■ **WORK REQUEST**
Nothing in the records may change. Output them all exactly.

■ **ENTRIES PROVIDED**
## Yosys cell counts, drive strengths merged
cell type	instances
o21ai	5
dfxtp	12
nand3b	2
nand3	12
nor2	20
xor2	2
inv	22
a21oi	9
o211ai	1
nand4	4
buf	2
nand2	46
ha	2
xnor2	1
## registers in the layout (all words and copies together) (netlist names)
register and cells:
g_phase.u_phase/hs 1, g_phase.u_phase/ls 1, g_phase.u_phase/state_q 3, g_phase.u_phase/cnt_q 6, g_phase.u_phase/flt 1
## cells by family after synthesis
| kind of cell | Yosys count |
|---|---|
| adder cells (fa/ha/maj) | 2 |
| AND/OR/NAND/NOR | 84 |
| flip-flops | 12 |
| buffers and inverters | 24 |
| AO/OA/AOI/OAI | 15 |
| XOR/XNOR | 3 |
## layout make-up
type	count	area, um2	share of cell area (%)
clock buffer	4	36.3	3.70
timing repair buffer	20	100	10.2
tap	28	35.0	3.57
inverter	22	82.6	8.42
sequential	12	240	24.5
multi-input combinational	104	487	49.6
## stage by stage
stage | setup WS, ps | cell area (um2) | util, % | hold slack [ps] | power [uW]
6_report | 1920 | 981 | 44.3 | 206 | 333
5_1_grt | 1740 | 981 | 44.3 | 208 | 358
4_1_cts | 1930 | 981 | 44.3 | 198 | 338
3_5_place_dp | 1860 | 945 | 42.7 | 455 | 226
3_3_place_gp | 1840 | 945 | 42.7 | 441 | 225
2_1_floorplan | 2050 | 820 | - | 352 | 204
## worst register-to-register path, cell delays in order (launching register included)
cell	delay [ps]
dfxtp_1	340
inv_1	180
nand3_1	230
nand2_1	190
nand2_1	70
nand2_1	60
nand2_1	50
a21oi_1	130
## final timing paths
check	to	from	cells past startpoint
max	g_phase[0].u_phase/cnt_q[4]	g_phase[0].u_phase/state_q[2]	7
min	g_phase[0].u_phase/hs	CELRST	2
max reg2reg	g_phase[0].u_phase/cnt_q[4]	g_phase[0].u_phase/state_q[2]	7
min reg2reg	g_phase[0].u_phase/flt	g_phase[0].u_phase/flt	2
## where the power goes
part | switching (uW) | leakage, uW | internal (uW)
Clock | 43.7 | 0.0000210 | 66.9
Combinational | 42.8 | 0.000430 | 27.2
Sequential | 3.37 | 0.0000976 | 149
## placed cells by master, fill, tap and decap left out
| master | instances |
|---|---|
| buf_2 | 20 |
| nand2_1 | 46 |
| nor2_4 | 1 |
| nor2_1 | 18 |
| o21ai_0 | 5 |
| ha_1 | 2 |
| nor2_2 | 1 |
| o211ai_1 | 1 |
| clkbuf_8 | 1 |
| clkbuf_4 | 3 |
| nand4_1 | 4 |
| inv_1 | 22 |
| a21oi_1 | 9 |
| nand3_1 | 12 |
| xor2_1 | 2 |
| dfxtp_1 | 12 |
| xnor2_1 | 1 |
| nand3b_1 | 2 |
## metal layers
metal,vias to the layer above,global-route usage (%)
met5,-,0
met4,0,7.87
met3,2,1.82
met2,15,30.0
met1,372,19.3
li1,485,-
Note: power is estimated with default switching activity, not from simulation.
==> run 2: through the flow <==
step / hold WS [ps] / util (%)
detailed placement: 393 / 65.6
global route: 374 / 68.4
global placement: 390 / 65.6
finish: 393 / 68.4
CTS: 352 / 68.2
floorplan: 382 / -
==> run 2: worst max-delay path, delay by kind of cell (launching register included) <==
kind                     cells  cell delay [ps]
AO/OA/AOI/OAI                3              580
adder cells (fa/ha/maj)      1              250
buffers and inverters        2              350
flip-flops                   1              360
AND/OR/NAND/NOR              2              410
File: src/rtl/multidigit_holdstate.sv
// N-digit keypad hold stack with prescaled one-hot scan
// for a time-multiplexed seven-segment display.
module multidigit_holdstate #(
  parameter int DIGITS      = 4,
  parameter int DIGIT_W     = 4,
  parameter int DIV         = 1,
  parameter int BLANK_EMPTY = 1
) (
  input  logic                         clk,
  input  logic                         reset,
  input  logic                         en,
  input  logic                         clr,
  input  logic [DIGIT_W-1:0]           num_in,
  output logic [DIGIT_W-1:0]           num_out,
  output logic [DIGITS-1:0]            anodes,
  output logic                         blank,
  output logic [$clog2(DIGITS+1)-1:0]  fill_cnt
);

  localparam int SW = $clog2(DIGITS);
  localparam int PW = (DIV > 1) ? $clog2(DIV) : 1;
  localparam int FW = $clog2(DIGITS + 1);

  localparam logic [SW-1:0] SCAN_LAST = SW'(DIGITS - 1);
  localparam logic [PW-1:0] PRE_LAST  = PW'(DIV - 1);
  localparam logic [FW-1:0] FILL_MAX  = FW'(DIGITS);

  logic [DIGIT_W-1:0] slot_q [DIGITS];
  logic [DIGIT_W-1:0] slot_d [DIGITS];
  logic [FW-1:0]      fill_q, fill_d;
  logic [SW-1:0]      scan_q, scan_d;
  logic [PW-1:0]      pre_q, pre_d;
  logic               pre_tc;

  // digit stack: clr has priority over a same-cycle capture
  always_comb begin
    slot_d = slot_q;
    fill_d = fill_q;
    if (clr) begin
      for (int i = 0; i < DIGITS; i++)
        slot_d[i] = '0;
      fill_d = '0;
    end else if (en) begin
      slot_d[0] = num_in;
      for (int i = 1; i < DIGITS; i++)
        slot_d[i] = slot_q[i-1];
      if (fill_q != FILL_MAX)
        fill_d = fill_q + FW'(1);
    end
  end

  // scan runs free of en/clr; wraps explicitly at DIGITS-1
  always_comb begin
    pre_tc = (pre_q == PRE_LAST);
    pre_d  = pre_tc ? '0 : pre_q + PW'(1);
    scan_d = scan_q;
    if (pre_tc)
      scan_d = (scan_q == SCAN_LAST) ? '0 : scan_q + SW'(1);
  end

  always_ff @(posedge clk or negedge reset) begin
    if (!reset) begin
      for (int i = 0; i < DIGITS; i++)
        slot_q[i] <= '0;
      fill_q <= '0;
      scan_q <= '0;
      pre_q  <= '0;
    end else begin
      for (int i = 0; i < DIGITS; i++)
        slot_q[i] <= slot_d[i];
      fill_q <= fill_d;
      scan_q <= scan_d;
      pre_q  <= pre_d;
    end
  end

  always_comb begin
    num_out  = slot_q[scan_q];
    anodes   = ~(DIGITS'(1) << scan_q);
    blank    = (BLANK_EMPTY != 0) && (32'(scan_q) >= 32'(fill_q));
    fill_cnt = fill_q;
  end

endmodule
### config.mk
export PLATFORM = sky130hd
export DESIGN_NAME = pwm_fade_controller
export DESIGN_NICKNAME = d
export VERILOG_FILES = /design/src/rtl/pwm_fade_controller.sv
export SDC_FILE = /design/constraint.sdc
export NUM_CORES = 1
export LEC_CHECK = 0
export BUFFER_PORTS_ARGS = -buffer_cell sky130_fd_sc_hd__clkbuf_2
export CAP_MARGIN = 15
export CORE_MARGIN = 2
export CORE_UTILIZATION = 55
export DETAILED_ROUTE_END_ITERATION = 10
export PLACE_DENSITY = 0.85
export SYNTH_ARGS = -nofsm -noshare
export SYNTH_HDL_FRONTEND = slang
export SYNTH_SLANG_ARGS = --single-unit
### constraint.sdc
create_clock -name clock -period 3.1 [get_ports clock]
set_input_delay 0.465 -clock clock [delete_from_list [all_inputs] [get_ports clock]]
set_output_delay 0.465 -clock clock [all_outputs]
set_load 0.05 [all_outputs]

■ **TASK ANSWER**
## Yosys cell counts, drive strengths merged
cell type	instances
o21ai	5
dfxtp	12
nand3b	2
nand3	12
nor2	20
xor2	2
inv	22
a21oi	9
o211ai	1
nand4	4
buf	2
nand2	46
ha	2
xnor2	1
## registers in the layout (all words and copies together) (netlist names)
register and cells:
g_phase.u_phase/hs 1, g_phase.u_phase/ls 1, g_phase.u_phase/state_q 3, g_phase.u_phase/cnt_q 6, g_phase.u_phase/flt 1
## cells by family after synthesis
| kind of cell | Yosys count |
|---|---|
| adder cells (fa/ha/maj) | 2 |
| AND/OR/NAND/NOR | 84 |
| flip-flops | 12 |
| buffers and inverters | 24 |
| AO/OA/AOI/OAI | 15 |
| XOR/XNOR | 3 |
## layout make-up
type	count	area, um2	share of cell area (%)
clock buffer	4	36.3	3.70
timing repair buffer	20	100	10.2
tap	28	35.0	3.57
inverter	22	82.6	8.42
sequential	12	240	24.5
multi-input combinational	104	487	49.6
## stage by stage
stage | setup WS, ps | cell area (um2) | util, % | hold slack [ps] | power [uW]
6_report | 1920 | 981 | 44.3 | 206 | 333
5_1_grt | 1740 | 981 | 44.3 | 208 | 358
4_1_cts | 1930 | 981 | 44.3 | 198 | 338
3_5_place_dp | 1860 | 945 | 42.7 | 455 | 226
3_3_place_gp | 1840 | 945 | 42.7 | 441 | 225
2_1_floorplan | 2050 | 820 | - | 352 | 204
## worst register-to-register path, cell delays in order (launching register included)
cell	delay [ps]
dfxtp_1	340
inv_1	180
nand3_1	230
nand2_1	190
nand2_1	70
nand2_1	60
nand2_1	50
a21oi_1	130
## final timing paths
check	to	from	cells past startpoint
max	g_phase[0].u_phase/cnt_q[4]	g_phase[0].u_phase/state_q[2]	7
min	g_phase[0].u_phase/hs	CELRST	2
max reg2reg	g_phase[0].u_phase/cnt_q[4]	g_phase[0].u_phase/state_q[2]	7
min reg2reg	g_phase[0].u_phase/flt	g_phase[0].u_phase/flt	2
## where the power goes
part | switching (uW) | leakage, uW | internal (uW)
Clock | 43.7 | 0.0000210 | 66.9
Combinational | 42.8 | 0.000430 | 27.2
Sequential | 3.37 | 0.0000976 | 149
## placed cells by master, fill, tap and decap left out
| master | instances |
|---|---|
| buf_2 | 20 |
| nand2_1 | 46 |
| nor2_4 | 1 |
| nor2_1 | 18 |
| o21ai_0 | 5 |
| ha_1 | 2 |
| nor2_2 | 1 |
| o211ai_1 | 1 |
| clkbuf_8 | 1 |
| clkbuf_4 | 3 |
| nand4_1 | 4 |
| inv_1 | 22 |
| a21oi_1 | 9 |
| nand3_1 | 12 |
| xor2_1 | 2 |
| dfxtp_1 | 12 |
| xnor2_1 | 1 |
| nand3b_1 | 2 |
## metal layers
metal,vias to the layer above,global-route usage (%)
met5,-,0
met4,0,7.87
met3,2,1.82
met2,15,30.0
met1,372,19.3
li1,485,-
Note: power is estimated with default switching activity, not from simulation.
==> run 2: through the flow <==
step / hold WS [ps] / util (%)
detailed placement: 393 / 65.6
global route: 374 / 68.4
global placement: 390 / 65.6
finish: 393 / 68.4
CTS: 352 / 68.2
floorplan: 382 / -
==> run 2: worst max-delay path, delay by kind of cell (launching register included) <==
kind                     cells  cell delay [ps]
AO/OA/AOI/OAI                3              580
adder cells (fa/ha/maj)      1              250
buffers and inverters        2              350
flip-flops                   1              360
AND/OR/NAND/NOR              2              410
File: src/rtl/multidigit_holdstate.sv
// N-digit keypad hold stack with prescaled one-hot scan
// for a time-multiplexed seven-segment display.
module multidigit_holdstate #(
  parameter int DIGITS      = 4,
  parameter int DIGIT_W     = 4,
  parameter int DIV         = 1,
  parameter int BLANK_EMPTY = 1
) (
  input  logic                         clk,
  input  logic                         reset,
  input  logic                         en,
  input  logic                         clr,
  input  logic [DIGIT_W-1:0]           num_in,
  output logic [DIGIT_W-1:0]           num_out,
  output logic [DIGITS-1:0]            anodes,
  output logic                         blank,
  output logic [$clog2(DIGITS+1)-1:0]  fill_cnt
);

  localparam int SW = $clog2(DIGITS);
  localparam int PW = (DIV > 1) ? $clog2(DIV) : 1;
  localparam int FW = $clog2(DIGITS + 1);

  localparam logic [SW-1:0] SCAN_LAST = SW'(DIGITS - 1);
  localparam logic [PW-1:0] PRE_LAST  = PW'(DIV - 1);
  localparam logic [FW-1:0] FILL_MAX  = FW'(DIGITS);

  logic [DIGIT_W-1:0] slot_q [DIGITS];
  logic [DIGIT_W-1:0] slot_d [DIGITS];
  logic [FW-1:0]      fill_q, fill_d;
  logic [SW-1:0]      scan_q, scan_d;
  logic [PW-1:0]      pre_q, pre_d;
  logic               pre_tc;

  // digit stack: clr has priority over a same-cycle capture
  always_comb begin
    slot_d = slot_q;
    fill_d = fill_q;
    if (clr) begin
      for (int i = 0; i < DIGITS; i++)
        slot_d[i] = '0;
      fill_d = '0;
    end else if (en) begin
      slot_d[0] = num_in;
      for (int i = 1; i < DIGITS; i++)
        slot_d[i] = slot_q[i-1];
      if (fill_q != FILL_MAX)
        fill_d = fill_q + FW'(1);
    end
  end

  // scan runs free of en/clr; wraps explicitly at DIGITS-1
  always_comb begin
    pre_tc = (pre_q == PRE_LAST);
    pre_d  = pre_tc ? '0 : pre_q + PW'(1);
    scan_d = scan_q;
    if (pre_tc)
      scan_d = (scan_q == SCAN_LAST) ? '0 : scan_q + SW'(1);
  end

  always_ff @(posedge clk or negedge reset) begin
    if (!reset) begin
      for (int i = 0; i < DIGITS; i++)
        slot_q[i] <= '0;
      fill_q <= '0;
      scan_q <= '0;
      pre_q  <= '0;
    end else begin
      for (int i = 0; i < DIGITS; i++)
        slot_q[i] <= slot_d[i];
      fill_q <= fill_d;
      scan_q <= scan_d;
      pre_q  <= pre_d;
    end
  end

  always_comb begin
    num_out  = slot_q[scan_q];
    anodes   = ~(DIGITS'(1) << scan_q);
    blank    = (BLANK_EMPTY != 0) && (32'(scan_q) >= 32'(fill_q));
    fill_cnt = fill_q;
  end

endmodule
### config.mk
export PLATFORM = sky130hd
export DESIGN_NAME = pwm_fade_controller
export DESIGN_NICKNAME = d
export VERILOG_FILES = /design/src/rtl/pwm_fade_controller.sv
export SDC_FILE = /design/constraint.sdc
export NUM_CORES = 1
export LEC_CHECK = 0
export BUFFER_PORTS_ARGS = -buffer_cell sky130_fd_sc_hd__clkbuf_2
export CAP_MARGIN = 15
export CORE_MARGIN = 2
export CORE_UTILIZATION = 55
export DETAILED_ROUTE_END_ITERATION = 10
export PLACE_DENSITY = 0.85
export SYNTH_ARGS = -nofsm -noshare
export SYNTH_HDL_FRONTEND = slang
export SYNTH_SLANG_ARGS = --single-unit
### constraint.sdc
create_clock -name clock -period 3.1 [get_ports clock]
set_input_delay 0.465 -clock clock [delete_from_list [all_inputs] [get_ports clock]]
set_output_delay 0.465 -clock clock [all_outputs]
set_load 0.05 [all_outputs]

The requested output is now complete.